Assigned task
Take the records below from their first line to the line with "met5: 0 / - / 0 / 0", and restate those lines word for word.

Given records
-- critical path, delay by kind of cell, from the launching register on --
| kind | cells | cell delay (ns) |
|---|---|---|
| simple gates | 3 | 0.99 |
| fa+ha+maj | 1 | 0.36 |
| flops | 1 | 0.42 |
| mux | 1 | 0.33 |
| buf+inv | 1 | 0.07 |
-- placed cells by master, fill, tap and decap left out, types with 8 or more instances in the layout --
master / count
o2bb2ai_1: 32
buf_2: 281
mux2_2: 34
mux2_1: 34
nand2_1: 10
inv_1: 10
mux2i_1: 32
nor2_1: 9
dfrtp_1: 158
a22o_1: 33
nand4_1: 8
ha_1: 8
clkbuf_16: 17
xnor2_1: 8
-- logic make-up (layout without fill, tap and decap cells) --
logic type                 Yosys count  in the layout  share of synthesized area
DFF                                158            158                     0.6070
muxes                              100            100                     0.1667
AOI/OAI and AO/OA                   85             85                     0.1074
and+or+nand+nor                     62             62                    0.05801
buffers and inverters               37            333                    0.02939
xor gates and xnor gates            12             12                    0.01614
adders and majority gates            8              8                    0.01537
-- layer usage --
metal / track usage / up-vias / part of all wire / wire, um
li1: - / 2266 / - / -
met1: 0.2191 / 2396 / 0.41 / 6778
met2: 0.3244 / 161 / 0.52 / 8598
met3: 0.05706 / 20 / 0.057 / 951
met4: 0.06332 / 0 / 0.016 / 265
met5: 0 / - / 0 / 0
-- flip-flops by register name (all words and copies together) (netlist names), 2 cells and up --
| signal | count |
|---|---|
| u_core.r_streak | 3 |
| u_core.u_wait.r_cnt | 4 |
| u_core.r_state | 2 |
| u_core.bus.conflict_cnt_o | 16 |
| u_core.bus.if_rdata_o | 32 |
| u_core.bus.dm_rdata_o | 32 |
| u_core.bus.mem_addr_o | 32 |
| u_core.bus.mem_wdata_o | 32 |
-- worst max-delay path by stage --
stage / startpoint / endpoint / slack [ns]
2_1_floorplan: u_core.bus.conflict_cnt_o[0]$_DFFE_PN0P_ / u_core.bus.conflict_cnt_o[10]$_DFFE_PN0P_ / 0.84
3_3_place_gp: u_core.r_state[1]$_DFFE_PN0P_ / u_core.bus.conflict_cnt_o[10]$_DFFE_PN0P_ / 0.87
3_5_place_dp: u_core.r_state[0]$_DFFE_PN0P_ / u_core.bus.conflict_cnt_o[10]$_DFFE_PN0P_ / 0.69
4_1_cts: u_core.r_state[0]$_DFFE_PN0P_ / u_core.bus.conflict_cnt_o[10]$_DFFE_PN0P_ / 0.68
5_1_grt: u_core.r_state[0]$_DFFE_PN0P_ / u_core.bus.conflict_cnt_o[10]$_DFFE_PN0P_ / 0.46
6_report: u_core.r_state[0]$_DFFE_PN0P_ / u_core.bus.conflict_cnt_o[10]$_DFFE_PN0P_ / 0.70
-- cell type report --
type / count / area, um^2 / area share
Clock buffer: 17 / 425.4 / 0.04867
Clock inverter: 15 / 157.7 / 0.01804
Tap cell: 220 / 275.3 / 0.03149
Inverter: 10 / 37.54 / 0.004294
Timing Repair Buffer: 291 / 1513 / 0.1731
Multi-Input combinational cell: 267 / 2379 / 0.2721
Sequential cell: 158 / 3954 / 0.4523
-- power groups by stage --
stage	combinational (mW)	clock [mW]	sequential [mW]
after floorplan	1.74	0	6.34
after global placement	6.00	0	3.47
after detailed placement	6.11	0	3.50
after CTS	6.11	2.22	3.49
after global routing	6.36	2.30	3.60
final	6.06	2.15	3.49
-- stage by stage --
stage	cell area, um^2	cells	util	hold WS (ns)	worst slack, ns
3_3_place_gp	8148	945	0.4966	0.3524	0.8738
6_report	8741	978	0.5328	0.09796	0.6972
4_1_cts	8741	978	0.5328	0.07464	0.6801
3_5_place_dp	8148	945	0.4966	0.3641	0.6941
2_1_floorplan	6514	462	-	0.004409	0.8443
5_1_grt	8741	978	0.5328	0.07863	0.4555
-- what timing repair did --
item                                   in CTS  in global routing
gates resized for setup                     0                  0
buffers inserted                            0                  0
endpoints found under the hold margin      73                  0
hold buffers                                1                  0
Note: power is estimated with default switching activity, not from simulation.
==> src/rtl/kernel_seq_pkg.sv <==
// kernel_seq_pkg: shared state encoding and accelerator register map for the kernel load sequencer
package kernel_seq_pkg;
    typedef enum logic [2:0] {IDLE, LOAD, COMMIT, WAIT_DONE, DRAIN, RELEASE, WAIT_REL} state_t;
    localparam logic [2:0] LOAD_REG = 3'h3;
    localparam logic [2:0] READ_REG = 3'h4;
    localparam int DATA_W = 16;
endpackage

==> src/rtl/kernel_seq_timer.sv <==
// kernel_seq_timer: saturating wait counter; expired holds once TIMEOUT cycles have been counted
module kernel_seq_timer #(
    parameter int TIMEOUT = 1023
) (
    input  logic clk,
    input  logic reset,
    input  logic clr,
    input  logic en,
    output logic expired
);
    localparam int TW = $clog2(TIMEOUT + 1);
    localparam logic [TW-1:0] MAX = TW'(TIMEOUT);
    logic [TW-1:0] cnt_q, cnt_d;
    // next count: clear wins, otherwise count up and stick at MAX
    always_comb cnt_d = clr ? '0 : (en && cnt_q != MAX) ? cnt_q + 1'b1 : cnt_q;
    // timer register
    always_ff @(posedge clk) cnt_q <= reset ? '0 : cnt_d;
    assign expired = cnt_q == MAX;
endmodule

==> src/rtl/kernel_load_sequencer.sv <==
// kernel_load_sequencer: streams WORDS source words into the accelerator, commits, then drains results to SRAM
module kernel_load_sequencer #(
    parameter int WORDS = 25,
    parameter int ADDR_BITS = 5,
    parameter int DATA_W = kernel_seq_pkg::DATA_W,
    parameter logic [2:0] LOAD_REG = kernel_seq_pkg::LOAD_REG,
    parameter logic [2:0] READ_REG = kernel_seq_pkg::READ_REG,
    parameter int TIMEOUT = 1023
) (
    input  logic                 clk,
    input  logic                 reset,
    input  logic                 start,
    input  logic                 abort,
    output logic                 busy,
    output logic                 complete,
    output logic                 error,
    output logic                 src_rd,
    output logic [ADDR_BITS-1:0] src_addr,
    input  logic [DATA_W-1:0]    src_rdata,
    output logic                 dst_we,
    output logic [ADDR_BITS-1:0] dst_addr,
    output logic [DATA_W-1:0]    dst_wdata,
    output logic                 acc_chipselect,
    output logic [2:0]           acc_address,
    output logic                 acc_write,
    output logic                 acc_read,
    output logic [DATA_W-1:0]    acc_writedata,
    input  logic [DATA_W-1:0]    acc_readdata,
    input  logic                 acc_done
);
    import kernel_seq_pkg::*;
    localparam logic [ADDR_BITS-1:0] LAST = ADDR_BITS'(WORDS - 1);
    state_t state_q, state_d;
    logic [ADDR_BITS-1:0] cnt_q, cnt_d, src_addr_q, src_addr_d, dst_addr_q, dst_addr_d;
    logic [2:0] acc_address_q, acc_address_d;
    logic src_rd_q, src_rd_d, dst_we_q, dst_we_d, acc_write_q, acc_write_d, acc_read_q, acc_read_d;
    logic complete_q, complete_d, error_q, error_d;
    logic waiting, expired;
    assign waiting = state_q == WAIT_DONE || state_q == WAIT_REL;
    kernel_seq_timer #(.TIMEOUT(TIMEOUT)) u_timer (
        .clk(clk), .reset(reset), .clr(!waiting), .en(waiting), .expired(expired)
    );
    // next state and next-cycle strobes; a read strobed this cycle yields its write next cycle
    always_comb begin
        state_d = state_q;
        cnt_d = cnt_q;
        src_rd_d = 1'b0;
        src_addr_d = '0;
        dst_we_d = 1'b0;
        dst_addr_d = '0;
        acc_write_d = 1'b0;
        acc_read_d = 1'b0;
        acc_address_d = 3'h0;
        complete_d = 1'b0;
        error_d = 1'b0;
        if (abort) begin
            state_d = IDLE;
            cnt_d = '0;
        end else begin
            case (state_q)
                IDLE: if (start) begin
                    state_d = LOAD;
                    cnt_d = '0;
                    src_rd_d = 1'b1;
                end
                LOAD: begin
                    acc_write_d = 1'b1;
                    acc_address_d = LOAD_REG;
                    if (!src_rd_q) state_d = COMMIT;
                    else if (cnt_q != LAST) begin
                        cnt_d = cnt_q + 1'b1;
                        src_rd_d = 1'b1;
                        src_addr_d = cnt_q + 1'b1;
                    end
                end
                COMMIT: state_d = WAIT_DONE;
                WAIT_DONE: if (acc_done) begin
                    state_d = DRAIN;
                    cnt_d = '0;
                    acc_read_d = 1'b1;
                    acc_address_d = READ_REG;
                end else if (expired) begin
                    state_d = IDLE;
                    complete_d = 1'b1;
                    error_d = 1'b1;
                end
                DRAIN: if (!acc_read_q) begin
                    state_d = RELEASE;
                    acc_read_d = 1'b1;
                    acc_address_d = READ_REG;
                end else begin
                    dst_we_d = 1'b1;
                    dst_addr_d = cnt_q;
                    if (cnt_q != LAST) begin
                        cnt_d = cnt_q + 1'b1;
                        acc_read_d = 1'b1;
                        acc_address_d = READ_REG;
                    end
                end
                RELEASE: state_d = WAIT_REL;
                WAIT_REL: if (!acc_done || expired) begin
                    state_d = IDLE;
                    complete_d = 1'b1;
                    error_d = acc_done;
                end
                default: state_d = IDLE;
            endcase
        end
    end
    // state, counter and registered outputs
    always_ff @(posedge clk) begin
        if (reset) begin
            state_q <= IDLE;
            cnt_q <= '0;
            src_rd_q <= 1'b0;
            src_addr_q <= '0;
            dst_we_q <= 1'b0;
            dst_addr_q <= '0;
            acc_write_q <= 1'b0;
            acc_read_q <= 1'b0;
            acc_address_q <= 3'h0;
            complete_q <= 1'b0;
            error_q <= 1'b0;
        end else begin
            state_q <= state_d;
            cnt_q <= cnt_d;
            src_rd_q <= src_rd_d;
            src_addr_q <= src_addr_d;
            dst_we_q <= dst_we_d;
            dst_addr_q <= dst_addr_d;
            acc_write_q <= acc_write_d;
            acc_read_q <= acc_read_d;
            acc_address_q <= acc_address_d;
            complete_q <= complete_d;
            error_q <= error_d;
        end
    end
    assign busy = state_q != IDLE;
    assign complete = complete_q;
    assign error = error_q;
    assign src_rd = src_rd_q;
    assign src_addr = src_addr_q;
    assign dst_we = dst_we_q;
    assign dst_addr = dst_addr_q;
    assign dst_wdata = dst_we_q ? acc_readdata : '0;
    assign acc_write = acc_write_q;
    assign acc_read = acc_read_q;
    assign acc_address = acc_address_q;
    assign acc_chipselect = acc_write_q | acc_read_q;
    assign acc_writedata = (acc_write_q && state_q == LOAD) ? src_rdata : '0;
endmodule

==> config.mk <==
export PLATFORM = sky130hd
export DESIGN_NAME = kernel_load_sequencer
export DESIGN_NICKNAME = d
export VERILOG_FILES = /design/src/rtl/kernel_seq_pkg.sv /design/src/rtl/kernel_seq_timer.sv /design/src/rtl/kernel_load_sequencer.sv
export SDC_FILE = /design/constraint.sdc
export NUM_CORES = 1
export LEC_CHECK = 0
export CORE_MARGIN = 5
export CORE_UTILIZATION = 45
export CTS_CLUSTER_DIAMETER = 80
export DETAILED_ROUTE_END_ITERATION = 6
export DONT_BUFFER_PORTS = 1
export GPL_TIMING_DRIVEN = 0
export HOLD_SLACK_MARGIN = 0.08
export PLACE_DENSITY = 0.72
export SYNTH_ARGS = -nofsm -noshare
export SYNTH_HDL_FRONTEND = slang
export SYNTH_SLANG_ARGS = --single-unit
==> constraint.sdc <==
create_clock -name clk -period 1.6 [get_ports clk]
set_clock_uncertainty 0.15 [all_clocks]
set_input_delay 0.08 -clock clk [delete_from_list [all_inputs] [get_ports clk]]
set_output_delay 0.08 -clock clk [all_outputs]
set_load 0.1 [all_outputs]
==> PnR_summary.wiki, run 1 <==
{| class="wikitable"
! Metric !! Value
|-
| Run status || finished, violations left
|-
| Failing checks || negative setup slack
|-
| Die width || 73.5 µm
|-
| Worst Tran Pin Value || 967 ps
|-
| Crit path max fanout || 6
|-
| Clock H-tree levels || 2
|-
| Sequential area share after synthesis || between 30% and 40%
|-
| Distinct cells, synth || 49
|-
| Number of storage elements in the synthesis netlist || 36
|-
| Count of endpoints failing hold in the final timing report || 0
|-
| Total power density per cell area || approximately 620 nW/µm²
|-
| Leading cell type in the layout, fill and taps excluded || and2_4
|-
| Crit start category || flop
|-
| Worst-case hold slack || 229 ps
|-
| Warnings, synthesis || 0
|-
| Total gr overflow || 0
|-
| Total vias in the final route || roughly 1900
|-
| Worst setup path category || reg2out
|-
| Number of clock sinks || 36
|-
| Area of the core || a little under 4000 µm²
|-
| Number of global-route vias before repair || approximately 1700
|-
| Post-detailed-route DRC marker count || 0
|-
| Dpl hpwl || 3480 µm
|-
| Average instance area after synthesis || approximately 8.3 µm²
|-
| Insertion delay of the later-clocked pin in the worst-skew pair || 300 ps
|-
| Post-synthesis cell type with the largest combined area || dfxtp_1
|-
| Share of the cycle needed by the critical path after routing || 124%
|-
| Total standard cell area after synthesis || approximately 1800 µm²
|-
| Ys async rst share || 0%
|-
| Die area || 5390 µm²
|-
| Relative slew slack || 35.4%
|-
| Part of the total power dissipated in the clock network || 38.3%
|-
| First-pass GRT wire length || 8440 µm
|-
| Worst path cell trace || nor3b_4 -> clkbuf_8 -> and2_4
|-
| Maximum clock frequency || 504 MHz
|-
| Portion of total power attributed to sequential cells || 51.5%
|-
| Setup repair after global routing missed its margin || true
|-
| Data arrival time of the worst path || 1750 ps
|-
| Number of primary I/O pins || 90
|-
| Final WL || 6260 µm
|-
| Critical Path Sink Type || output pin
|-
| Setup WS post-layout || -385 ps
|-
| Dpl ws || -276 ps
|-
| Count of input and output buffers || 0
|-
| Clock tree root buffer cell || clkbuf_8
|-
| Row count || 23
|-
| Detailed-route wire length per cell || 19.7 µm
|-
| Req. time, crit path || approximately 1400 ps
|-
| Sw Share || 26.3%
|-
| Number of flops mapped to enable cells by yosys || 0
|-
| Antenna Violating Nets Remaining || 0
|-
| Worst-path clk slew || 70 ps
|-
| Overall global routing resource usage || about a fifth
|-
| Largest net degree at the start of global routing || 12
|-
| Number of antenna violations at the first check in global routing || 0
|-
| Post-synthesis cell count || 219
|-
| Max Transition Viols Final || 0
|-
| Type of the tightest min-delay check || in2out
|-
| Power Internal || 1.31 mW
|-
| Post-Syn Nets || around 260
|-
| Area growth from synthesis to layout || 58.4%
|-
| Fin nets || 307
|-
| Num CTS Buffers || 5
|-
| Share of final-layout standard cells stronger than drive strength 1 || a little under three fifths
|-
| Overall die height || 73.5 µm
|-
| CTS tree || yes
|-
| Count of final setup violators || 42
|-
| IR drop worst, VDD || 475 µV
|-
| Worst path slowest cell || dfxtp_4
|-
| Commonest cells after routing, fill and taps aside || 32 x and2_4, 29 x buf_4, 22 x dfxtp_1, 16 x nor2_1, 10 x buf_6
|-
| Drt first pass iters || 4
|-
| Synth area leaders || dfxtp_1 40%, and2_1 13%, nor2_1 3.9%, a21oi_1 3.3%, inv_1 2.7%
|-
| Initial Utilization || 46.0%
|-
| Number of antenna cells inserted || 0
|-
| Pleak || about 1.1 nW
|-
| Part of the power in combinational logic || 10.2%
|-
| Final critical-path required period || 1980 ps
|-
| Number of DRC violations after detailed-routing iteration 0 || 172
|-
| Area share of the largest cell type after synthesis || 39.8%
|-
| Routed via count divided by cell count || around 5.9
|-
| Delay of the slowest critical-path stage || ~540 ps
|-
| Net Switching || 0.465 mW
|-
| Last weighted congestion value of the routability-driven placer || roughly 0.85
|-
| Worst-case clock buffer depth || 2
|-
| Dominant register cell in the synthesized netlist || dfxtp_1
|-
| Number of maximum-capacitance violations || 0
|}
-- layout make-up --
cell class,count,area (µm²)
tap,50,62.6
buffer,9,104
sequential,36,758
clock buffer,6,82.6
multi-input combinational,160,1420
fill,268,1070
timing repair buffer,42,373
clock inverter,2,10.0
inverter,13,58.8
-- layer usage --
metal / GRT usage [%] / vias to the layer above / routed length (µm)
met5: 0 / - / 0
met1: 22.2 / 899 / 2250
met3: 5.75 / 21 / 582
li1: - / 856 / -
met4: 7.44 / 0 / 189
met2: 37.2 / 104 / 3230
-- path summary, 6_finish.rpt --
check	from	to	slack [ps]	depth (start not counted)
max reg2reg	state_q[0]	u_timer.cnt_q[6]	-260	6
max	acc_write	acc_writedata[13]	-380	3
min reg2reg	u_timer.cnt_q[5]	u_timer.cnt_q[5]	350	2
min	acc_readdata[2]	dst_wdata[2]	230	1
-- critical path: cells and delay by family, from the launching register on --
family / cells / cell delay (ps)
and+or+nand+nor: 2 / 700
buffers and inverters: 1 / 210
DFF: 1 / 540
-- stage by stage --
stage	instances	setup TNS, ps	utilization (%)	cell area [µm²]	power, mW
global route	318	-11620	72.8	2870	1.82
floorplan	219	-849	-	1950	1.02
CTS	306	-8140	65.8	2590	1.73
finish	318	-8680	72.8	2870	1.77
detailed placement	269	-8060	51.1	2010	1.04
global placement	269	-6850	51.1	2010	1.04
-- state kept, by name, summed over array words and instances (netlist names), 2 cells and up --
signal	cells
cnt_q	5
state_q	3
src_addr	5
dst_addr	5
u_timer.cnt_q	10
acc_address	2
-- what timing repair did --
action                                 CTS  global route
setup buffers                           23            14
hold buffers                             4             0
endpoints found under the hold margin   22             0
setup endpoints to repair               67            58
pin swaps                               32            22
cloned                                   2             0
resized for setup                       80            50
-- power groups by stage --
stage                     Sequential [mW]  Clock (mW)  Combinational (mW)
final                               0.911       0.678               0.180
after floorplan                     0.937           0              0.0855
after CTS                           0.915       0.674               0.143
after global routing                0.911       0.719               0.188
after global placement              0.938           0              0.0983
after detailed placement            0.939           0              0.0987
-- logic make-up after synthesis --
logic type / count (synthesis) / share of synthesized area (%)
compound gates: 40 / 14.4
xor+xnor: 5 / 2.42
fa+ha+maj: 3 / 2.07
buf+inv: 23 / 5.18
flops: 36 / 39.8
mux: 3 / 1.66
simple gates: 109 / 34.5
-- synthesized netlist by cell type (2+ instances only) --
cell	instances
nand3_1	9
xnor2_1	3
nand2_1	8
a21oi_1	12
dfxtp_1	36
o21ai_0	8
mux2i_1	3
nand2b_1	6
nor3_1	7
nor2_1	19
a31oi_1	2
buf_2	2
or2_2	2
a211oi_1	2
inv_1	13
o31ai_1	4
or4_1	3
ha_1	3
or3_1	5
and2_1	37
clkbuf_1	5
xor2_1	2
nand4_1	2
Power figures use the tool's default switching activity.
==> run 2: changes to the inputs <==
- CORE_MARGIN: 5 -> 2
- SKIP_LAST_GASP: not set -> 1
==> run 2 against run 1 <==
Compared with the run above: the flow still finishes with violations (negative setup slack); fmax barely moved; register-to-register slack got worse by 120 ps; largest cell class unchanged; worst hold slack got worse by 5.0 ps.
==> PnR_summary.wiki, run 2 (same netlist as run 1, synthesis figures left out) <==
{| class="wikitable"
! Metric !! Value
|-
| Overall global routing resource usage || 23.7% (was 20.4%)
|-
| Worst Tran Pin Value || 972 ps (was 967 ps)
|-
| Number of maximum-capacitance violations || 0 (unchanged)
|-
| Crit path max fanout || 10 (was 6)
|-
| Worst path cell trace || buf_4 -> clkinvlp_4 -> or3_4 -> or4_4 -> a21oi_2 (was nor3b_4 -> clkbuf_8 -> and2_4)
|-
| Worst path slowest cell || or4_4 (was dfxtp_4)
|-
| Area growth from synthesis to layout || 53.4% (was 58.4%)
|-
| Dpl ws || -289 ps (was -276 ps)
|-
| Relative slew slack || 35.1% (was 35.4%)
|-
| Initial Utilization || 46.0% (unchanged)
|-
| Delay of the slowest critical-path stage || 530 ps (was 540 ps)
|-
| Number of primary I/O pins || 90 (unchanged)
|-
| Worst-case hold slack || 224 ps (was 229 ps)
|-
| Die area || 4550 µm² (was 5390 µm²)
|-
| Largest net degree at the start of global routing || 12 (unchanged)
|-
| Startpoint of the worst-slack reg-to-reg timing path || state_q[1] (was state_q[0])
|-
| Total power density per cell area || 692 nW/µm² (was 617 nW/µm²)
|-
| Share of final-layout standard cells stronger than drive strength 1 || 52.3% (was 57.1%)
|-
| Critical Path Sink Type || flop (was output pin)
|-
| Insertion delay of the later-clocked pin in the worst-skew pair || 290 ps (was 300 ps)
|-
| Dpl hpwl || 3230 µm (was 3480 µm)
|-
| Number of cells on the worst hold path || 4 (was 1)
|-
| Type of the tightest min-delay check || in2reg (was in2out)
|-
| Total vias in the final route || 1811 (was 1880)
|-
| Setup repair after global routing missed its margin || true (unchanged)
|-
| Crit start category || flop (unchanged)
|-
| Total gr overflow || 0 (unchanged)
|-
| Setup WS post-layout || -385 ps (about the same)
|-
| Count of final setup violators || 42 (unchanged)
|-
| Final WL || 5850 µm (was 6260 µm)
|-
| Leading cell type in the layout, fill and taps excluded || and2_4 (unchanged)
|-
| First-pass GRT wire length || 8000 µm (was 8440 µm)
|-
| IR drop worst, VDD || 519 µV (was 475 µV)
|-
| Clock tree root buffer cell || clkbuf_8 (unchanged)
|-
| Final std cell area, no fill || 2780 µm² (was 2870 µm²)
|-
| Die width || 67.5 µm (was 73.5 µm)
|-
| Detailed-route wire length per cell || 18.9 µm (was 19.7 µm)
|-
| Routed via count divided by cell count || 5.84 (was 5.91)
|-
| Req. time, crit path || 1680 ps (was 1370 ps)
|-
| Data arrival time of the worst path || 2060 ps (was 1750 ps)
|-
| Number of clock sinks || 36 (unchanged)
|-
| Worst setup path category || reg2reg (was reg2out)
|-
| Count of endpoints failing hold in the final timing report || 0 (unchanged)
|-
| Flop2flop setup slack || -380 ps (was -260 ps)
|-
| Endpoint, Worst Hold || cnt_q[3] (was dst_wdata[2])
|-
| Maximum clock frequency || 504 MHz (about the same)
|-
| Row count || 23 (unchanged)
|-
| Num CTS Buffers || 5 (unchanged)
|-
| Count of input and output buffers || 0 (unchanged)
|-
| Number of antenna cells inserted || 0 (unchanged)
|-
| Flip-flop count of the largest register, all copies and words added || 10 (unchanged)
|-
| Max Transition Viols Final || 0 (unchanged)
|-
| Antenna Violating Nets Remaining || 0 (unchanged)
|-
| Commonest cells after routing, fill and taps aside || 27 x and2_4, 22 x buf_4, 22 x dfxtp_1, 18 x nor2_1 (was 32 x and2_4, 29 x buf_4, 22 x dfxtp_1, 16 x nor2_1, 10 x buf_6)
|-
| Dpl cell area || 2010 µm² (unchanged)
|-
| Area of the core || 3940 µm² (unchanged)
|-
| Worst R2R Path Depth || 5 (was 6)
|-
| Final critical-path required period || 1980 ps (about the same)
|-
| Drt first pass iters || 4 (unchanged)
|-
| CTS tree || yes (unchanged)
|-
| Fin nets || 299 (was 307)
|-
| Most flops, register || u_timer.cnt_q (unchanged)
|-
| Last weighted congestion value of the routability-driven placer || 0.865 (was 0.853)
|-
| Hold Path Origin || start (was acc_readdata[2])
|-
| Total power || 1.92 mW (was 1.77 mW)
|-
| Failing checks || negative setup slack (unchanged)
|-
| Clock H-tree levels || 2 (unchanged)
|-
| Pleak || 1.03 nW (was 1.07 nW)
|-
| Number of DRC violations after detailed-routing iteration 0 || 104 (was 172)
|-
| Endpoint of the worst-slack reg-to-reg timing path || u_timer.cnt_q[6] (unchanged)
|-
| Overall die height || 67.5 µm (was 73.5 µm)
|-
| Number of global-route vias before repair || 1702 (was 1693)
|-
| Core Util, Final || 70.5% (was 72.8%)
|-
| Worst-case clock buffer depth || 2 (unchanged)
|-
| Share of the cycle needed by the critical path after routing || 124% (about the same)
|-
| Post-detailed-route DRC marker count || 0 (unchanged)
|-
| Number of antenna violations at the first check in global routing || 0 (unchanged)
|-
| Worst-path clk slew || 70 ps (about the same)
|-
| Run status || finished, violations left (unchanged)
|}
-- run 2: worst max path at each step --
stage               cells after the start        startpoint           endpoint  slack, ps
CTS                                     3         acc_write  acc_writedata[12]       -360
floorplan                               5  u_timer.cnt_q[1]   u_timer.cnt_q[6]        -90
finish                                  5        state_q[1]   u_timer.cnt_q[6]       -380
global placement                        4  u_timer.cnt_q[4]         state_q[2]       -250
detailed placement                      4  u_timer.cnt_q[4]   u_timer.cnt_q[9]       -290
global route                            3         acc_write  acc_writedata[10]       -450
-- run 2: report_power, final --
part           leakage, nW  internal (mW)  switching [mW]
combinational        0.668         0.0707           0.107
clock               0.0588          0.502           0.328
sequential           0.300          0.890          0.0248
-- run 2: timing repair --
item | CTS | global route
setup buffers | 22 | 12
gates resized for setup | 66 | 47
pin swaps | 23 | 27
hold buffers | 4 | 0
cloned | 1 | 0
endpoints found under the setup margin | 66 | 56
hold endpoints to repair | 22 | 0
-- run 2: layer usage --
layer,wire length [µm],share of wire [%],global-route usage [%]
met5,0,0,0
met4,171,2.9,12.2
met3,430,7.4,8.17
met2,3130,54,42.0
met1,2110,36,24.6
-- run 2: per-stage QoR --
| stage | instances | setup TNS, ps |
|---|---|---|
| finish | 310 | -8990 |
| global route | 310 | -12280 |
| CTS | 303 | -8460 |
| detailed placement | 269 | -7610 |
| global placement | 269 | -6450 |
| floorplan | 219 | -849 |
-- run 2: critical path: cells and delay by family, from the launching register on --
kind | cells | cell delay (ps)
buffers and inverters | 2 | 400
DFF | 1 | 320
AOI/OAI and AO/OA | 1 | 140
and+or+nand+nor | 2 | 910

Written answer
-- critical path, delay by kind of cell, from the launching register on --
| kind | cells | cell delay (ns) |
|---|---|---|
| simple gates | 3 | 0.99 |
| fa+ha+maj | 1 | 0.36 |
| flops | 1 | 0.42 |
| mux | 1 | 0.33 |
| buf+inv | 1 | 0.07 |
-- placed cells by master, fill, tap and decap left out, types with 8 or more instances in the layout --
master / count
o2bb2ai_1: 32
buf_2: 281
mux2_2: 34
mux2_1: 34
nand2_1: 10
inv_1: 10
mux2i_1: 32
nor2_1: 9
dfrtp_1: 158
a22o_1: 33
nand4_1: 8
ha_1: 8
clkbuf_16: 17
xnor2_1: 8
-- logic make-up (layout without fill, tap and decap cells) --
logic type                 Yosys count  in the layout  share of synthesized area
DFF                                158            158                     0.6070
muxes                              100            100                     0.1667
AOI/OAI and AO/OA                   85             85                     0.1074
and+or+nand+nor                     62             62                    0.05801
buffers and inverters               37            333                    0.02939
xor gates and xnor gates            12             12                    0.01614
adders and majority gates            8              8                    0.01537
-- layer usage --
metal / track usage / up-vias / part of all wire / wire, um
li1: - / 2266 / - / -
met1: 0.2191 / 2396 / 0.41 / 6778
met2: 0.3244 / 161 / 0.52 / 8598
met3: 0.05706 / 20 / 0.057 / 951
met4: 0.06332 / 0 / 0.016 / 265
met5: 0 / - / 0 / 0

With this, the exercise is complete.